Avoid a standalone DbService process

time to read 3 min | 520 words

imageThe trigger for this post is the following question in the RavenDB mailing list. Basically, given a system that is composed of multiple services (running as separate processes), the question is whatever have each service use its own DocumentStore or have a separate service (DbService) process that will encapsulate all access to RavenDB. The idea, as I understand it, is to avoid the DocumentStore creation because it is expensive.

The quick answer here is simple: <blink*>Don’t ever do that!</blink>

* Yes, I’m old.

That is all, you don’t need to read the rest of this post.

Oh, you are still here, as long as you are here, let me explain my reasoning for such a reaction.

DocumentStore isn’t actually expensive to create. In fact, for most purposes, it is actually quite cheap. It holds no network resources on its own (connection pooling is handled by a global pool, anyway). All it does is manage the http cache on the client, cache things like serialization information, etc.

The reason we recommend that you won’t create document stores all the time is that we saw people creating a document store for the purpose of using a single session and then disposing it. That is quite wasteful, it forces us to allocate more memory and avoid the use of caching entirely. But creating a few document stores for each service that you have? That is cheap to do.

What really triggered this post is the idea of having a separate process just to host the DocumentStore, the DbService process. This is a bad idea. Let me count the ways.

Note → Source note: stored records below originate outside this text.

### src/logic/tkv_cmd_handler.sv
// Command handler: key store, value increment and decrement, field switch
//
// Function
// - Store-key opcode 0x8C; first argument is key sector, valid 0x00 to 0x0F.
// - Second argument picks key kind: 0xAA first kind, 0xBB second kind.
// - Six key bytes follow, most significant byte first.
// - Sixteen sectors each keep two keys; writing one kind spares the other.
// - Stored keys can never be read back by the host.
// - Store-key reply: length 0x02, opcode, status 0x4C success or 0x4E failure.
// - Increment opcode 0x8D, block byte, four-byte amount least significant first.
// - Increment fails unless block authenticated and incrementing is permitted.
// - Increment success reply: length 0x06, opcode, block, new value LSB first.
// - Decrement opcode 0x8E, same layout; needs authentication and permission.
// - Decrement success reply: length 0x06, opcode, block, new value LSB first.
// - Value failure reply: opcode and error 0x4E, 0x46 or 0x49.
// - Field opcode 0x90; argument 0x00 turns field off, nonzero turns it on.
// - Field reply: length 0x02, opcode, status 0x00 off or 0x01 on.
// - Every reply echoes the command opcode unchanged.
`timescale 1ns/1ps
`default_nettype none
module tkv_cmd_handler #(
	parameter int ADDR_W = 12
) (
	// Clock and reset
	input  wire  logic        sys_clk_in,
	input  wire  logic        reset_n_in,
	// APB slave
	input  wire  logic        psel_in,
	input  wire  logic        penable_in,
	input  wire  logic        pwrite_in,
	input  wire  logic [ADDR_W-1:0] paddr_in,
	input  wire  logic [31:0] pwdata_in,
	output logic       [31:0] prdata_out,
	output logic              pready_out,
	output logic              pslverr_out,
	output logic              irq_out,
	// Command bytes, opcode first
	input  wire  logic [7:0]  cmd_byte_in,
	input  wire  logic        cmd_valid_in,
	output logic              cmd_ready_out,
	// Response bytes, length field first
	output logic       [7:0]  rsp_byte_out,
	output logic              rsp_valid_out,
	input  wire  logic        rsp_ready_in,
	// Value block engine on the card side
	output logic              val_req_out,
	output logic              val_dec_out,
	output logic       [7:0]  val_block_out,
	output logic       [31:0] val_amount_out,
	input  wire  logic        val_done_in,
	input  wire  logic        val_ok_in,
	input  wire  logic [7:0]  val_err_in,
	input  wire  logic [31:0] val_result_in,
	input  wire  logic        blk_authed_in,
	input  wire  logic        blk_inc_ok_in,
	input  wire  logic        blk_dec_ok_in,
	// Key lookup for the authentication engine
	input  wire  logic [3:0]  key_sector_in,
	input  wire  logic        key_second_in,
	output logic       [47:0] key_out,
	// Field switch
	output logic              field_on_out
);
	// The decoder compares twelve address bits, and the register map needs at least four
	if (ADDR_W < 4 || ADDR_W > 12) begin : g_addr_check
		$error("ADDR_W must be 4 to 12");
	end

	tkv_pkg::tkv_state_t state_reg;
	logic [7:0]  opcode_reg;
	logic [7:0]  param_reg [0:7];
	logic [2:0]  cnt_reg;
	logic [3:0]  need_reg;
	logic [7:0]  buf_reg [0:6];
	logic [2:0]  len_reg;
	logic [2:0]  idx_reg;
	logic        fail_reg;
	logic [47:0] key_mem [0:31];
	logic        ctrl_en_reg;
	logic [tkv_pkg::IRQ_W-1:0] irq_stat_reg;
	logic [tkv_pkg::IRQ_W-1:0] irq_mask_reg;

	logic cmd_hs;
	logic last_param;
	logic known_op;
	logic key_args_ok;
	logic key_wr;
	logic val_permit;
	logic rsp_last;
	logic ev_bad;
	localparam int IRQ_W_L = tkv_pkg::IRQ_W;
	logic [IRQ_W_L-1:0] ev_vec;
	logic [11:0] addr_w;
	logic apb_setup;
	logic apb_do;

	assign cmd_hs = cmd_valid_in && cmd_ready_out;
	assign last_param = (state_reg == tkv_pkg::ST_PARAM) && cmd_hs
		&& (({1'b0, cnt_reg} + 4'h1) == need_reg);
	assign known_op = (cmd_byte_in == tkv_pkg::OP_KEY) || (cmd_byte_in == tkv_pkg::OP_INC)
		|| (cmd_byte_in == tkv_pkg::OP_DEC) || (cmd_byte_in == tkv_pkg::OP_FIELD);
	// Out-of-range sector or unknown kind never touches the key store
	assign key_args_ok = (param_reg[0] <= tkv_pkg::SECTOR_MAX)
		&& ((param_reg[1] == tkv_pkg::KIND_FIRST) || (param_reg[1] == tkv_pkg::KIND_SECOND));
	assign key_wr = (state_reg == tkv_pkg::ST_EXEC) && (opcode_reg == tkv_pkg::OP_KEY) && key_args_ok;
	// Card engine is only asked when the block is open for this direction
	assign val_permit = blk_authed_in
		&& ((opcode_reg == tkv_pkg::OP_INC) ? blk_inc_ok_in : blk_dec_ok_in);
	assign rsp_last = (state_reg == tkv_pkg::ST_RESP) && rsp_valid_out && rsp_ready_in
		&& (idx_reg == len_reg - 3'h1);
	assign ev_bad = (state_reg == tkv_pkg::ST_IDLE) && cmd_hs && !known_op;
	assign ev_vec = {ev_bad, rsp_last && fail_reg, rsp_last};

	// Command sequencing and response assembly
	always_ff @(posedge sys_clk_in) begin
		if (!reset_n_in) begin
			state_reg <= tkv_pkg::ST_IDLE;
			opcode_reg <= 8'h00;
			cnt_reg <= 3'h0;
			need_reg <= 4'h0;
			len_reg <= 3'h0;
			idx_reg <= 3'h0;
			fail_reg <= 1'b0;
			rsp_valid_out <= 1'b0;
			rsp_byte_out <= 8'h00;
			for (int i = 0; i < 8; i++) begin
				param_reg[i] <= 8'h00;
			end
			for (int i = 0; i < 7; i++) begin
				buf_reg[i] <= 8'h00;
			end
		end else begin
			case (state_reg)
				tkv_pkg::ST_IDLE: begin
					if (cmd_hs && known_op) begin
						opcode_reg <= cmd_byte_in;
						cnt_reg <= 3'h0;
						state_reg <= tkv_pkg::ST_PARAM;
						if (cmd_byte_in == tkv_pkg::OP_KEY) begin
							need_reg <= tkv_pkg::NPAR_KEY;
						end else if (cmd_byte_in == tkv_pkg::OP_FIELD) begin
							need_reg <= tkv_pkg::NPAR_FIELD;
						end else begin
							need_reg <= tkv_pkg::NPAR_VAL;
						end
					end
				end
				tkv_pkg::ST_PARAM: begin
					if (cmd_hs) begin
						param_reg[cnt_reg] <= cmd_byte_in;
						cnt_reg <= cnt_reg + 3'h1;
					end
					if (last_param) begin
						state_reg <= tkv_pkg::ST_EXEC;
					end
				end
				tkv_pkg::ST_EXEC: begin
					buf_reg[1] <= opcode_reg;
					idx_reg <= 3'h0;
					if (opcode_reg == tkv_pkg::OP_KEY) begin
						buf_reg[0] <= tkv_pkg::LEN_SHORT;
						buf_reg[2] <= key_args_ok ? tkv_pkg::STAT_OK : tkv_pkg::STAT_FAIL;
						len_reg <= tkv_pkg::NRSP_SHORT;
						fail_reg <= !key_args_ok;
						state_reg <= tkv_pkg::ST_RESP;
					end else if (opcode_reg == tkv_pkg::OP_FIELD) begin
						buf_reg[0] <= tkv_pkg::LEN_SHORT;
						buf_reg[2] <= {7'h00, param_reg[0] != tkv_pkg::FIELD_OFF};
						len_reg <= tkv_pkg::NRSP_SHORT;
						fail_reg <= 1'b0;
						state_reg <= tkv_pkg::ST_RESP;
					end else if (val_permit) begin
						state_reg <= tkv_pkg::ST_WAIT;
					end else begin
						buf_reg[0] <= tkv_pkg::LEN_VAL_FAIL;
						buf_reg[2] <= tkv_pkg::ERR_VERIFY;
						len_reg <= tkv_pkg::NRSP_SHORT;
						fail_reg <= 1'b1;
						state_reg <= tkv_pkg::ST_RESP;
					end
				end
				tkv_pkg::ST_WAIT: begin
					if (val_done_in) begin
						state_reg <= tkv_pkg::ST_RESP;
						fail_reg <= !val_ok_in;
						if (val_ok_in) begin
							buf_reg[0] <= tkv_pkg::LEN_VALUE;
							buf_reg[2] <= param_reg[0];
							buf_reg[3] <= val_result_in[7:0];
							buf_reg[4] <= val_result_in[15:8];
							buf_reg[5] <= val_result_in[23:16];
							buf_reg[6] <= val_result_in[31:24];
							len_reg <= tkv_pkg::NRSP_VALUE;
						end else begin
							buf_reg[0] <= tkv_pkg::LEN_VAL_FAIL;
							buf_reg[2] <= val_err_in;
							len_reg <= tkv_pkg::NRSP_SHORT;
						end
					end
				end
				tkv_pkg::ST_RESP: begin
					// One idle cycle on entry lets the buffer settle before the first byte
					if (!rsp_valid_out) begin
						rsp_valid_out <= 1'b1;
						rsp_byte_out <= buf_reg[idx_reg];
					end else if (rsp_ready_in) begin
						if (rsp_last) begin
							rsp_valid_out <= 1'b0;
							state_reg <= tkv_pkg::ST_IDLE;
						end else begin
							idx_reg <= idx_reg + 3'h1;
							rsp_byte_out <= buf_reg[3'(idx_reg + 3'h1)];
						end
					end
				end
				default: begin
					state_reg <= tkv_pkg::ST_IDLE;
				end
			endcase
		end
	end

	// Command intake stalls from the last argument until the reply is gone
	always_ff @(posedge sys_clk_in) begin
		if (!reset_n_in) begin
			cmd_ready_out <= 1'b0;
		end else begin
			cmd_ready_out <= ctrl_en_reg && ((state_reg == tkv_pkg::ST_IDLE)
				|| ((state_reg == tkv_pkg::ST_PARAM) && !last_param));
		end
	end

	// Request to the card engine; amount reassembled from LSB-first bytes
	always_ff @(posedge sys_clk_in) begin
		if (!reset_n_in) begin
			val_req_out <= 1'b0;
			val_dec_out <= 1'b0;
			val_block_out <= 8'h00;
			val_amount_out <= 32'h00000000;
		end else begin
			val_req_out <= (state_reg == tkv_pkg::ST_EXEC) && (opcode_reg != tkv_pkg::OP_KEY)
				&& (opcode_reg != tkv_pkg::OP_FIELD) && val_permit;
			if (state_reg == tkv_pkg::ST_EXEC) begin
				val_dec_out <= (opcode_reg == tkv_pkg::OP_DEC);
				val_block_out <= param_reg[0];
				val_amount_out <= {param_reg[4], param_reg[3], param_reg[2], param_reg[1]};
			end
		end
	end

	// Key store: slot index is sector and kind, so the other kind stays intact
	always_ff @(posedge sys_clk_in) begin
		if (key_wr) begin
			key_mem[{param_reg[0][3:0], param_reg[1] == tkv_pkg::KIND_SECOND}] <= {param_reg[2],
				param_reg[3], param_reg[4], param_reg[5], param_reg[6], param_reg[7]};
		end
	end

	// Keys leave only toward the authentication engine, never on the reply path
	always_ff @(posedge sys_clk_in) begin
		if (!reset_n_in) begin
			key_out <= 48'h000000000000;
		end else begin
			key_out <= key_mem[{key_sector_in, key_second_in}];
		end
	end

	// Field switch
	always_ff @(posedge sys_clk_in) begin
		if (!reset_n_in) begin
			field_on_out <= 1'b0;
		end else if ((state_reg == tkv_pkg::ST_EXEC) && (opcode_reg == tkv_pkg::OP_FIELD)) begin
			field_on_out <= (param_reg[0] != tkv_pkg::FIELD_OFF);
		end
	end

	// APB slave with one wait state so read data can come from a flop
	assign addr_w = 12'(paddr_in);
	assign apb_setup = psel_in && penable_in && !pready_out;
	assign apb_do = psel_in && penable_in && pready_out;

	always_ff @(posedge sys_clk_in) begin
		if (!reset_n_in) begin
			pready_out <= 1'b0;
			pslverr_out <= 1'b0;
			prdata_out <= 32'h00000000;
		end else begin
			pready_out <= apb_setup;
			pslverr_out <= 1'b0;
			prdata_out <= 32'h00000000;
			if (apb_setup) begin
				if (addr_w == tkv_pkg::OFF_CTRL) begin
					prdata_out <= {31'h00000000, ctrl_en_reg};
				end else if (addr_w == tkv_pkg::OFF_IRQ_STAT) begin
					prdata_out <= {29'h00000000, irq_stat_reg};
				end else if (addr_w == tkv_pkg::OFF_IRQ_MASK) begin
					prdata_out <= {29'h00000000, irq_mask_reg};
				end else if (addr_w == tkv_pkg::OFF_STATE) begin
					prdata_out <= {16'h0000, opcode_reg, 6'h00, state_reg != tkv_pkg::ST_IDLE, field_on_out};
				end else begin
					pslverr_out <= 1'b1;
				end
			end
		end
	end

	always_ff @(posedge sys_clk_in) begin
		if (!reset_n_in) begin
			ctrl_en_reg <= tkv_pkg::CTRL_EN_RST;
			irq_mask_reg <= tkv_pkg::IRQ_MASK_RST;
		end else if (apb_do && pwrite_in) begin
			if (addr_w == tkv_pkg::OFF_CTRL) begin
				ctrl_en_reg <= pwdata_in[0];
			end else if (addr_w == tkv_pkg::OFF_IRQ_MASK) begin
				irq_mask_reg <= pwdata_in[IRQ_W_L-1:0];
			end
		end
	end

	// Sticky events: a new event wins over a write-one clear in the same cycle
	always_ff @(posedge sys_clk_in) begin
		if (!reset_n_in) begin
			irq_stat_reg <= '0;
		end else if (apb_do && pwrite_in && (addr_w == tkv_pkg::OFF_IRQ_STAT)) begin
			irq_stat_reg <= (irq_stat_reg & ~pwdata_in[IRQ_W_L-1:0]) | ev_vec;
		end else begin
			irq_stat_reg <= irq_stat_reg | ev_vec;
		end
	end

	always_ff @(posedge sys_clk_in) begin
		if (!reset_n_in) begin
			irq_out <= 1'b0;
		end else begin
			irq_out <= |(irq_stat_reg & irq_mask_reg);
		end
	end
endmodule
`default_nettype wire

Your service process needs some data, so it will go to the DbService (over HTTP, probably) and ask for it. Your DbService will then call to RavenDB to get the data using the normal session and return the data to the original service. That service will process the data, maybe mutate it and save it back. It will have to do that by sending the data back to the DbService process, which will create a new session and save it to RavenDB.

This is adding another round trip to every database query, it means that you can’t natively express queries inside your service (since you need to send it to the DbService). It creates strong ties between all the services you have the the DbService, as well as a single point of failure. Even if you have multiple copies of DbService, you now need to write the code to do automatic failover between them. Updating a field in a class for one service means that you have to deploy the DbService to recognize the new field, for example.

In terms of client code, aside from having to write awkward queries, you also need to deal with serialization costs, and you have to write your own logic for change tracking, unit of work, etc.

In other words, this has all the disadvantages of a repository pattern with the added benefit of making many remote calls and seriously complicating deployment.